Tüm romantik ilişkiler kişinin âşık olmasıyla başlar. Çiftlerin aralarında gelişen şey ilk görüşte aşk veya zamanla gelişen tutku olsun, zamana karşı ne yaşarlarsa yaşasınlar aralarındaki gelişen tutkuyu veya aşkı hep korumak isterler. Çiftler aşık olduklarında aralarında oluşan büyü gereği birbirlerinin hep iyi olan özelliklerini görmeye yatkındırlar. Bu büyü öylesine güçlüdür ki adeta birbirlerinde var olan tüm olumsuz özellikleri görmezden gelebileceğine inanırlar. Aşkın hissettirdiği yüksek kimya çiftleri duygusal olarak o kadar yoğun uyarır ki aşık olmanın getirdiği riskleri ve zorlukları görmek istemezler. Oysaki aşk hayal kırıklıkları ile dolu incinmeye çok açık, tehlikeli bir alandır.

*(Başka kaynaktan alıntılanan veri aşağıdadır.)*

`src/rtl/display_pkg.sv`:
```
// Shared definitions for the seven-segment display scan controller.
//
// Contents:
//   scan_state_e          - scan FSM states (IDLE, BLANK, SHOW)
//   DEFAULT_NUM_DIGITS    - default number of multiplexed digits
//   DEFAULT_DWELL_CYCLES  - default lit time per digit at 48 MHz (80 Hz toggle)
//   DEFAULT_BLANK_CYCLES  - default dark time before each digit at 48 MHz
//   max_int               - helper used to size the shared dwell/blank counter
package display_pkg;

    typedef enum logic [1:0] {
        IDLE  = 2'd0,
        BLANK = 2'd1,
        SHOW  = 2'd2
    } scan_state_e;

    localparam int DEFAULT_NUM_DIGITS   = 2;
    localparam int DEFAULT_DWELL_CYCLES = 300000;
    localparam int DEFAULT_BLANK_CYCLES = 4800;

    function automatic int max_int(input int a, input int b);
        return (a > b) ? a : b;
    endfunction

endpackage

```
`src/rtl/down_counter.sv`:
```
// Loadable down counter with a terminal-count flag.
//
// Ports:
//   clk       - clock
//   rst_n     - asynchronous active-low reset (clears the count)
//   clear     - synchronous clear to zero (wins over load)
//   load      - synchronous load of load_val
//   load_val  - value loaded when load is high
//   tc        - high while the count equals 1, i.e. on the last cycle of a
//               loaded interval; a load of N therefore spans N cycles
module down_counter
#(
    parameter int WIDTH = 8
) (
    input  logic             clk,
    input  logic             rst_n,
    input  logic             clear,
    input  logic             load,
    input  logic [WIDTH-1:0] load_val,
    output logic             tc
);

    logic [WIDTH-1:0] count_q;
    logic [WIDTH-1:0] count_d;

    // The count parks at zero once exhausted so an unloaded counter never
    // raises tc spuriously.
    always_comb begin
        count_d = count_q;
        if (clear) begin
            count_d = '0;
        end else if (load) begin
            count_d = load_val;
        end else if (count_q != '0) begin
            count_d = count_q - WIDTH'(1);
        end
    end

    always_ff @(posedge clk or negedge rst_n) begin
        if (!rst_n) begin
            count_q <= '0;
        end else begin
            count_q <= count_d;
        end
    end

    assign tc = (count_q == WIDTH'(1));

endmodule

```
`src/rtl/display_scan_ctrl.sv`:
```
// Time-multiplexed scan controller for a bank of seven-segment digits.
// Each digit is preceded by a dark (blank) interval and then lit for a dwell
// interval; the nibble to display is taken from a snapshot of digits_in that
// is refreshed only at the start of each frame. The segment decoder lives
// outside this block and is fed from hex_out.
//
// Ports:
//   clk         - system clock
//   reset       - asynchronous active-low reset; release is synchronized
//   en          - scan enable, level-sensitive; low forces IDLE
//   digits_in   - packed hex digits, digit i in bits [4i+3:4i]
//   hex_out     - registered nibble for the current digit
//   digit_sel   - registered index of the current digit
//   an_n        - registered active-low digit enables, at most one low
//   frame_done  - registered one-cycle pulse after the last digit's dwell
module display_scan_ctrl
    import display_pkg::*;
#(
    parameter int NUM_DIGITS   = DEFAULT_NUM_DIGITS,
    parameter int DWELL_CYCLES = DEFAULT_DWELL_CYCLES,
    parameter int BLANK_CYCLES = DEFAULT_BLANK_CYCLES
) (
    input  logic                          clk,
    input  logic                          reset,
    input  logic                          en,
    input  logic [4*NUM_DIGITS-1:0]       digits_in,
    output logic [3:0]                    hex_out,
    output logic [$clog2(NUM_DIGITS)-1:0] digit_sel,
    output logic [NUM_DIGITS-1:0]         an_n,
    output logic                          frame_done
);

    localparam int SEL_W = $clog2(NUM_DIGITS);
    localparam int CNT_W = $clog2(max_int(DWELL_CYCLES, BLANK_CYCLES) + 1);

    localparam logic [CNT_W-1:0] DWELL_LOAD = CNT_W'(DWELL_CYCLES);
    localparam logic [CNT_W-1:0] BLANK_LOAD = CNT_W'(BLANK_CYCLES);
    localparam logic [SEL_W-1:0] LAST_DIGIT = SEL_W'(NUM_DIGITS - 1);

    // With no blank interval, every digit entry goes straight to SHOW.
    localparam scan_state_e      ENTRY_STATE = (BLANK_CYCLES == 0) ? SHOW : BLANK;
    localparam logic [CNT_W-1:0] ENTRY_LOAD  = (BLANK_CYCLES == 0) ? DWELL_LOAD : BLANK_LOAD;

    // Reset synchronizer: assertion is immediate, release takes two edges.
    logic rst_meta_q;
    logic rst_sync_n_q;

    always_ff @(posedge clk or negedge reset) begin
        if (!reset) begin
            rst_meta_q   <= 1'b0;
            rst_sync_n_q <= 1'b0;
        end else begin
            rst_meta_q   <= 1'b1;
            rst_sync_n_q <= rst_meta_q;
        end
    end

    scan_state_e             state_q, state_d;
    logic [SEL_W-1:0]        digit_q, digit_d;
    logic [SEL_W-1:0]        digit_inc;
    logic [3:0]              hex_q, hex_d;
    logic [NUM_DIGITS-1:0]   an_n_q, an_n_d;
    logic                    frame_done_q, frame_done_d;
    logic [4*NUM_DIGITS-1:0] snapshot_q, snapshot_d;
    logic [3:0]              snap_nibble [NUM_DIGITS];

    logic             cnt_clear;
    logic             cnt_load;
    logic [CNT_W-1:0] cnt_load_val;
    logic             cnt_tc;

    down_counter #(
        .WIDTH (CNT_W)
    ) u_counter (
        .clk      (clk),
        .rst_n    (rst_sync_n_q),
        .clear    (cnt_clear),
        .load     (cnt_load),
        .load_val (cnt_load_val),
        .tc       (cnt_tc)
    );

    always_comb begin
        for (int i = 0; i < NUM_DIGITS; i++) begin
            snap_nibble[i] = snapshot_q[4*i +: 4];
        end
    end

    assign digit_inc = digit_q + SEL_W'(1);

    // Next-state logic. Dropping en always wins, including on the wrap edge,
    // so an aborted frame never reports frame_done. A new snapshot is taken
    // whenever digit 0 is (re)entered, and hex_d is fed from the incoming
    // data directly so hex_out changes on the same edge as digit_sel.
    always_comb begin
        state_d      = state_q;
        digit_d      = digit_q;
        hex_d        = hex_q;
        snapshot_d   = snapshot_q;
        frame_done_d = 1'b0;
        cnt_clear    = 1'b0;
        cnt_load     = 1'b0;
        cnt_load_val = ENTRY_LOAD;

        unique case (state_q)
            IDLE: begin
                if (en) begin
                    state_d      = ENTRY_STATE;
                    cnt_load     = 1'b1;
                    cnt_load_val = ENTRY_LOAD;
                    snapshot_d   = digits_in;
                    digit_d      = '0;
                    hex_d        = digits_in[3:0];
                end else begin
                    cnt_clear = 1'b1;
                    digit_d   = '0;
                    hex_d     = '0;
                end
            end
            BLANK: begin
                if (!en) begin
                    state_d   = IDLE;
                    cnt_clear = 1'b1;
                    digit_d   = '0;
                    hex_d     = '0;
                end else if (cnt_tc) begin
                    state_d      = SHOW;
                    cnt_load     = 1'b1;
                    cnt_load_val = DWELL_LOAD;
                end
            end
            SHOW: begin
                if (!en) begin
                    state_d   = IDLE;
                    cnt_clear = 1'b1;
                    digit_d   = '0;
                    hex_d     = '0;
                end else if (cnt_tc) begin
                    state_d      = ENTRY_STATE;
                    cnt_load     = 1'b1;
                    cnt_load_val = ENTRY_LOAD;
                    if (digit_q == LAST_DIGIT) begin
                        frame_done_d = 1'b1;
                        snapshot_d   = digits_in;
                        digit_d      = '0;
                        hex_d        = digits_in[3:0];
                    end else begin
                        digit_d = digit_inc;
                        hex_d   = snap_nibble[digit_inc];
                    end
                end
            end
            default: begin
                state_d   = IDLE;
                cnt_clear = 1'b1;
                digit_d   = '0;
                hex_d     = '0;
            end
        endcase

        // Anode enables follow the next state so they are glitch-free flops.
        for (int i = 0; i < NUM_DIGITS; i++) begin
            an_n_d[i] = !((state_d == SHOW) && (digit_d == SEL_W'(i)));
        end
    end

    always_ff @(posedge clk or negedge rst_sync_n_q) begin
        if (!rst_sync_n_q) begin
            state_q      <= IDLE;
            digit_q      <= '0;
            hex_q        <= '0;
            an_n_q       <= '1;
            frame_done_q <= 1'b0;
            snapshot_q   <= '0;
        end else begin
            state_q      <= state_d;
            digit_q      <= digit_d;
            hex_q        <= hex_d;
            an_n_q       <= an_n_d;
            frame_done_q <= frame_done_d;
            snapshot_q   <= snapshot_d;
        end
    end

    assign hex_out    = hex_q;
    assign digit_sel  = digit_q;
    assign an_n       = an_n_q;
    assign frame_done = frame_done_q;

endmodule

```
===== config.mk =====
export PLATFORM = sky130hd
export DESIGN_NAME = sha256_msg_schedule
export DESIGN_NICKNAME = d
export VERILOG_FILES = /design/src/rtl/sha256_msg_schedule.sv
export SDC_FILE = /design/constraint.sdc
export NUM_CORES = 1
export LEC_CHECK = 0
export ABC_AREA = 1
export ABC_CLOCK_PERIOD_IN_PS = 4450
export BUFFER_PORTS_ARGS = -buffer_cell sky130_fd_sc_hd__buf_4
export CAP_MARGIN = 10
export CORE_AREA = 2 2 261 263
export DETAILED_ROUTE_END_ITERATION = 16
export DIE_AREA = 0 0 263 265
export PLACE_DENSITY = 0.63
export SETUP_SLACK_MARGIN = 0.5
export SKIP_CTS_REPAIR_TIMING = 1
export SYNTH_ARGS = -nofsm -noshare
export SYNTH_HDL_FRONTEND = slang
export SYNTH_SLANG_ARGS = --single-unit
export TNS_END_PERCENT = 30

===== constraint.sdc =====
create_clock -name clk -period 4.45 [get_ports clk]
set_clock_uncertainty 0.15 [all_clocks]
set_input_delay 0.445 -clock clk [delete_from_list [all_inputs] [get_ports clk]]
set_output_delay 0.445 -clock clk [all_outputs]
set_load 0.03 [all_outputs]

===== src/rtl/sha256_msg_schedule.sv =====
// SHA-256 message-schedule expander.
// Loads one 512-bit block as sixteen 32-bit words, then emits the 64 schedule
// words W[0]..W[63], one per output handshake.
//
// Ports:
//   clk        single clock, rising edge
//   rst_n      asynchronous active-low reset
//   in_valid   in_word carries a message word
//   in_ready   block accepts a word (LOAD state)
//   in_word    message word M[i], bit 0 is the MSB
//   out_valid  out_word carries a schedule word (EMIT state)
//   out_ready  consumer accepts out_word
//   out_word   schedule word W[t], bit 0 is the MSB
//   out_idx    index t of out_word
//   out_last   high with out_valid when t = 63
module sha256_msg_schedule (
    input  logic        clk,
    input  logic        rst_n,
    input  logic        in_valid,
    output logic        in_ready,
    input  logic [0:31] in_word,
    output logic        out_valid,
    input  logic        out_ready,
    output logic [0:31] out_word,
    output logic [0:5]  out_idx,
    output logic        out_last
);

    typedef enum logic {StLoad, StEmit} state_t;

    state_t      state_q, state_d;
    logic [0:31] win_q [16];
    logic [0:31] win_d [16];
    logic [3:0]  load_cnt_q, load_cnt_d;
    logic [5:0]  idx_q, idx_d;
    logic [31:0] new_word;
    logic        in_fire, out_fire;

    function automatic logic [31:0] xor3(input logic [31:0] a, input logic [31:0] b,
                                         input logic [31:0] c);
        return a ^ b ^ c;
    endfunction

    // Rotations are written as bit-slice swaps on the numeric value.
    function automatic logic [31:0] sigma0(input logic [31:0] x);
        return xor3({x[6:0], x[31:7]}, {x[17:0], x[31:18]}, x >> 3);
    endfunction

    function automatic logic [31:0] sigma1(input logic [31:0] x);
        return xor3({x[16:0], x[31:17]}, {x[18:0], x[31:19]}, x >> 10);
    endfunction

    assign in_ready  = (state_q == StLoad);
    assign out_valid = (state_q == StEmit);
    assign in_fire   = in_valid & in_ready;
    assign out_fire  = out_valid & out_ready;
    assign out_word  = win_q[0];
    assign out_idx   = idx_q;
    assign out_last  = out_valid && (idx_q == 6'd63);

    // Window always holds W[t..t+15]; carry out of the MSB is dropped.
    assign new_word = sigma1(win_q[14]) + win_q[9] + sigma0(win_q[1]) + win_q[0];

    always_comb begin
        state_d    = state_q;
        load_cnt_d = load_cnt_q;
        idx_d      = idx_q;
        for (int k = 0; k < 16; k++) begin
            win_d[k] = win_q[k];
        end

        if (in_fire || out_fire) begin
            for (int k = 0; k < 15; k++) begin
                win_d[k] = win_q[k + 1];
            end
            win_d[15] = in_fire ? in_word : new_word;
        end

        unique case (state_q)
            StLoad: begin
                if (in_fire) begin
                    load_cnt_d = load_cnt_q + 4'd1;
                    if (load_cnt_q == 4'd15) begin
                        state_d    = StEmit;
                        load_cnt_d = 4'd0;
                        idx_d      = 6'd0;
                    end
                end
            end
            StEmit: begin
                if (out_fire) begin
                    idx_d = idx_q + 6'd1;
                    if (idx_q == 6'd63) begin
                        state_d    = StLoad;
                        load_cnt_d = 4'd0;
                        idx_d      = 6'd0;
                    end
                end
            end
            default: state_d = StLoad;
        endcase
    end

    always_ff @(posedge clk or negedge rst_n) begin
        if (!rst_n) begin
            state_q    <= StLoad;
            load_cnt_q <= 4'd0;
            idx_q      <= 6'd0;
            for (int k = 0; k < 16; k++) begin
                win_q[k] <= '0;
            end
        end else begin
            state_q    <= state_d;
            load_cnt_q <= load_cnt_d;
            idx_q      <= idx_d;
            for (int k = 0; k < 16; k++) begin
                win_q[k] <= win_d[k];
            end
        end
    end

endmodule


# Yosys cells after proc, flatten, opt, wreduce, memory -nomap -nowiden
# Index checks and enable logic that the tools add are counted.
[op_classes]
addsub = 5
mul = 0
div_mod_pow = 0
n_lt_le_gt_ge = 0
n_eq_ne = 6
shifts = 0
n_mux = 16
bitwise_logic = 7
n_reduce_logical = 4
[op_table]
columns = ["op", "n"]
rows = [
  ["adder 32 bit", 3],
  ["XOR 32 bit", 2],
  ["2-to-1 mux 32 bit", 1],
  ["XOR 32 x 22 -> 32 bit", 1],
  ["XOR 32 x 29 -> 32 bit", 1],
  ["2-to-1 mux 6 bit", 4],
  ["2-to-1 mux 4 bit", 4],
  ["case mux 6 bit (2 select lines)", 1],
  ["inequality test 2 x 1 -> 1 bit (second input constant)", 4],
  ["case mux 4 bit (2 select lines)", 1],
  ["adder 6 x 1 -> 6 bit (second input constant)", 1],
  ["== test 6 bit (second input constant)", 1],
  ["AND reduction 3 bit", 2],
  ["adder 4 x 1 -> 4 bit (second input constant)", 1],
  ["== test 4 bit (second input constant)", 1],
  ["2-to-1 mux 1 bit", 4],
  ["bitwise AND 1 bit", 2],
  ["case mux 1 bit (2 select lines)", 1],
  ["logical AND 1 bit", 1],
  ["logical OR 1 bit", 1],
  ["inverter 1 bit", 1],
]
[word_totals]
register_bits = 523
latchBits = 0
ram_bits = 0
mem_bits_ro = 0
input_bits = 36
output_inout_bits = 41
elab_cells = 57
mem_count = 0

# Longest topological paths before layout
[logic_depth]
depth_word = 6
ltp_mapped = 21

# Worst setup path after synthesis
# No wires, ideal clock.
[synth_timing]
kind = "flip-flop to flip-flop"
start = "register win_q[52] in the netlist's numbering"
end = "register win_q[17] in the netlist's numbering"
setup_time_ns = 0.116
arrival_ns = 3.273
t_required_ns = 4.184
setup_slack_ns = 0.910
stages_incl_launch_ff = 21
n_path_buf = 1
path_cell_list = "dfrtp_1 -> clkbuf_1 -> xnor2_1 -> xor2_1 -> fa_1 -> fa_1 -> inv_1 -> ha_1 -> inv_1 -> fa_1 -> inv_1 -> nand3_1 -> nand3_1 -> nand2_1 -> nand2_1 -> nand2_1 -> nand2_1 -> xnor2_1 -> nand2_1 -> nand2_1 -> nand2_1"
[synth_via]
elab_chain_cells = 6
[synth_lines]
columns = ["element", "line_no", "source"]
rows = [
  ["start: declaration", "32", "logic [0:31] win_q [16];"],
  ["start signal: indexed assignment", "117", "win_q[k] <= win_d[k];"],
  ["XOR 32 bit", "41", "return a ^ b ^ c;"],
  ["XOR 32 x 22 -> 32 bit *", "41", ""],
  ["adder 32 bit * (3 in series)", "62", "assign new_word = sigma1(win_q[14]) + win_q[9] + sigma0(win_q[1]) + win_q[0];"],
  ["2-to-1 mux 32 bit *", "76", "win_d[15] = in_fire ? in_word : new_word;"],
]
# Mark *: on every way between the ends. The rest lies on a longest branch, timed or not.
# A chain may end at the register's enable or synchronous reset.

# Worst setup path in the final report
[layout_timing]
start = "register win_q[58] in the netlist's numbering"
end = "register win_q[18] in the netlist's numbering"
# Same word-level chain as after synthesis.

==> impl_metrics.yaml <==
route:
  finalWirelength_um: 64360
  drt_iter0_markers: 1916
  ant_nets: 0
  vias: 18240
  drtPass1Iterations: 5
  vias_per_cell: 4.669
  avgRoutedWirePerCell_um: 16.47
  remaining_drc_errors: 0
synth:
  avgSynthCellArea_um2: 8.356
  synth_edf_count: 0
  synthTopCellsByCount: "1338 x nand2_1, 523 x dfrtp_1, 312 x inv_1"
  synth_area_mm2: 0.02519
  ys_warn_count: 0
  ys.flop_type: "dfrtp_1"
  yosysMostFrequentCell: "nand2_1"
  syn_nets: 3146
  async_reset_ff_frac: 1.000
  ys_seq_area_frac: 0.5195
  ys_ff_latch: 523
  synth_cell_types: 33
  synth_top_area_frac: 0.5195
  synth_top_cells_by_area: "dfrtp_1 52%, nand2_1 20%, fa_1 4.9%"
  synthCells: 3015
  synth_top_area_cell: "dfrtp_1"
grt:
  antenna_found_initial: 1
  grt_max_degree: 250
  gr-total-overflow: 0
  grt_pass1_vias: 17490
  grt_first_pass_wirelength_um: 101400
  track_usage: 0.1872
clock_tree:
  cts.clk_slew.worst_paths_ns: 0.06
  insertion_delay_ns: 0.62
  root_buffer: "clkbuf_16"
  cts.sinks: 523
  cts_max_level: 2
  cts-buffers-inserted: 54
  cts.path.max_buffers: 3
  cts_tree: "built"
timing:
  max_slew_margin: 0.3142
  fin_crit_ns: 3.843
  setup_viol: 0
  tightest_slew_ns: 1.029
  max_clock_freq_mhz: 260.2
  min_period_over_period: 0.8637
  final_max_slew_viol_count: 0
  hold_viol_final: 1
  rsz0062_at_grt: "true"
  fin_hold_ws_ns: -0.004689
  finalSetupTns_ns: 0
hold_path:
  min_delay_worst_endpoint: "win_q[4]"
  hold_depth: 3
  hold_start: "in_word[27]"
  hold_path_class: "input port to flip-flop"
floorplanning:
  core_mm2: 0.06680
  die_h_um: 265
  top_level_ports: 77
  placementRows: 95
  initial_core_util: 0.3771
  die_x_um: 263
  die_area_mm2: 0.06970
finish:
  layout-area-overhead-vs-synth_pct: 12.51
  diodes: 0
  drive_gt1_frac: 0.08339
  final_nets: 3123
placement:
  dp_hpwl_um: 45090
  routabilityCongestion: 0.9443
  port_buffers: 76
worst_setup_path:
  reg2reg_depth: 17
  r2r-start: "win_q[58]"
  worstPathArrival_ns: 4.17
  required_ns: 4.78
  worstPathMaxFanout: 4
  rrSetupSlack_ns: 0.61
  worst_r2r_endpoint: "win_q[18]"
  critical_path_class: "flip-flop to flip-flop"
  start_kind: "flip-flop"
  end_kind: "flip-flop"
run_status:
  violations: "negative hold slack"
  outcome: "finished, violations left"
run:
  cap_violations: 0
==> how the worst max path moves through the flow <==
stage / slack, ns / startpoint / depth (start not counted) / to
after floorplan: 0.91 / win_q[52] / 20 / win_q[17]
after global placement: 0.41 / win_q[51] / 15 / win_q[20]
after detailed placement: 0.40 / win_q[53] / 15 / win_q[20]
after CTS: 0.39 / win_q[53] / 15 / win_q[20]
after global routing: 0.45 / win_q[53] / 18 / win_q[24]
final: 0.61 / win_q[58] / 17 / win_q[18]
==> sequential cells by signal (all words and copies together) (netlist names) <==
| name | cells |
|---|---|
| win_q | 480 |
| load_cnt_q | 4 |
| out_idx | 6 |
| out_word | 32 |
| out_valid | 1 |
==> critical path, stage by stage (launching register included) <==
cell      delay (ns)
dfrtp_2         0.47
xnor2_2         0.22
xor2_2          0.21
fa_1            0.48
fa_1            0.56
inv_1           0.05
ha_1            0.39
nand2_2         0.16
inv_1           0.05
nand2_1         0.06
nand2_1         0.11
nand3b_1        0.30
nand2_1         0.14
nand2_1         0.06
nand2_1         0.05
nand3_1         0.10
nand2_1         0.09
o21ai_1         0.06
==> stage by stage <==
stage                     cells  setup WS [ns]  hold WS, ns    util  instance area [um2]
after floorplan            3015         0.9104   -0.0005911       -                25190
after global placement     3796         0.4061       0.2989  0.3910                26120
after detailed placement   3796         0.4015       0.3000  0.3910                26120
after CTS                  3894         0.3886      -0.2307  0.4182                27930
after global routing       3907         0.4487      0.01807  0.4243                28340
final                      3907         0.6068    -0.004689  0.4243                28340
==> layout by cell type (no fill, tap or decap), types with 3 or more instances in the layout <==
cell,count
nand2_1,1333
dfrtp_1,512
inv_1,311
o21ai_0,118
o21ai_1,104
nor2_1,90
buf_4,89
fa_1,61
xnor2_1,60
xor2_1,56
clkbuf_16,55
nand3_1,41
a21oi_1,25
ha_1,24
xnor2_2,13
clkbuf_8,12
clkbuf_1,11
dlygate4sd3_1,11
dfrtp_2,11
ha_2,9
clkinv_2,9
o22ai_1,8
xor2_2,7
buf_12,7
nand2_2,6
nand3_2,5
inv_2,4
nor2_2,4
o211ai_1,4
bufinv_16,4
nor3_1,3
clkinvlp_4,3
==> cell type report <==
cell class,instances,area [um2]
Clock buffer,78,1583
Clock inverter,20,234.0
Fill cell,6651,38460
Inverter,317,1209
Multi-Input combinational cell,1988,10190
Sequential cell,523,13100
Tap cell,873,1092
Timing Repair Buffer,108,933.4
==> metal layers <==
layer | up-vias | wire [um] | track usage
li1 | 8995 | - | -
met1 | 8750 | 30650 | 0.2762
met2 | 431 | 28090 | 0.2774
met3 | 67 | 4442 | 0.04580
met4 | 0 | 1178 | 0.04263
met5 | - | 0 | 0
==> logic make-up after synthesis <==
group	synth area share
AO/OA/AOI/OAI	0.05389
XOR/XNOR	0.04798
adder cells (fa/ha/maj)	0.06566
buffers and inverters	0.08671
flip-flops	0.5195
AND/OR/NAND/NOR	0.2263
Power is not shown: default switching activity piles up to over one toggle a cycle in this logic, so the estimate is an artifact.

Çiftler, bu kadar yoğun bir uyarılma halindeyken bir de kendi içsel imgelerine uyan biriyle karşılaşmanın verdiği heyecanla kendi imgelerini o kişiye yansıtırlar. “Sanki birbirimizi yıllardır tanıyormuşuz” hissi buradan gelir. Aşk hali geçene kadar sevgililer birbirlerine aşkın gözlerini kör ettiği gözle görmeye başlarlar. Ta ki birbirleri ile ilgili kendi içlerinde imgeledikleri o harika özelliklerin sadece kendi içselleştirdikleri romantik imgeler olduğu gerçeğini fark edene kadar.
ROMANTİK İMGELER
Romantik imgelerin partner seçiminde ki etkisi çok güçlüdür. Taraflar birbirlerini sadece kendilerinin iyi olduğu yönlerini imgelediği için seçmezler bazen de kendilerinin reddettiği yönlerini yansıtan kişileri de seçebilirler. Örneğin yetişkin bir kadın çocukken saldırgan taraflarını bastırmayı öğrendiyse, şiddete meyilli bir adama aşık olup onu hayatına alabilir. Çocukluk dönemimizde karşılaştığımız sevilme şekli her ne ise yetişkin ilişkilerimiz de de hayatımıza aldığımız partnerlerimizde bu özellikleri taşıyacaktır. Eğer sevgi modelimiz, kayıtsızsa, kayıtsız; cezalandırıcı ise cezalandırıcı gibi… Bazen seçilen partner çocukluk döneminde yaşadığımız travmanın tekrarı gibidir. Yaşanılan çocukluk travması ne kadar ağırsa üstesinden gelme ihtiyacımız o denli güçlüdür ve kişi seçtiği partneri üzerinden yaşadığı o travmanın üstesinden gelmeye çalışır. İçsel romantik imgelerimize uyacak ideal eşimizi bulduğumuzda aşkın bize vereceği mutluluğun hep avuçlarımızın içinde olacağına dair beklentiye gireriz. Bulduğumuz mutluluğun hayatın bize getirdiği tüm sorunlara karşı güçlü bir kalkan olacağına inanırız. Bu inanç ne kadar güçlüyse aşk bizi yarı yolda bıraktığında hissedeceğimiz hayal kırıklığı o derece bizi sarsar.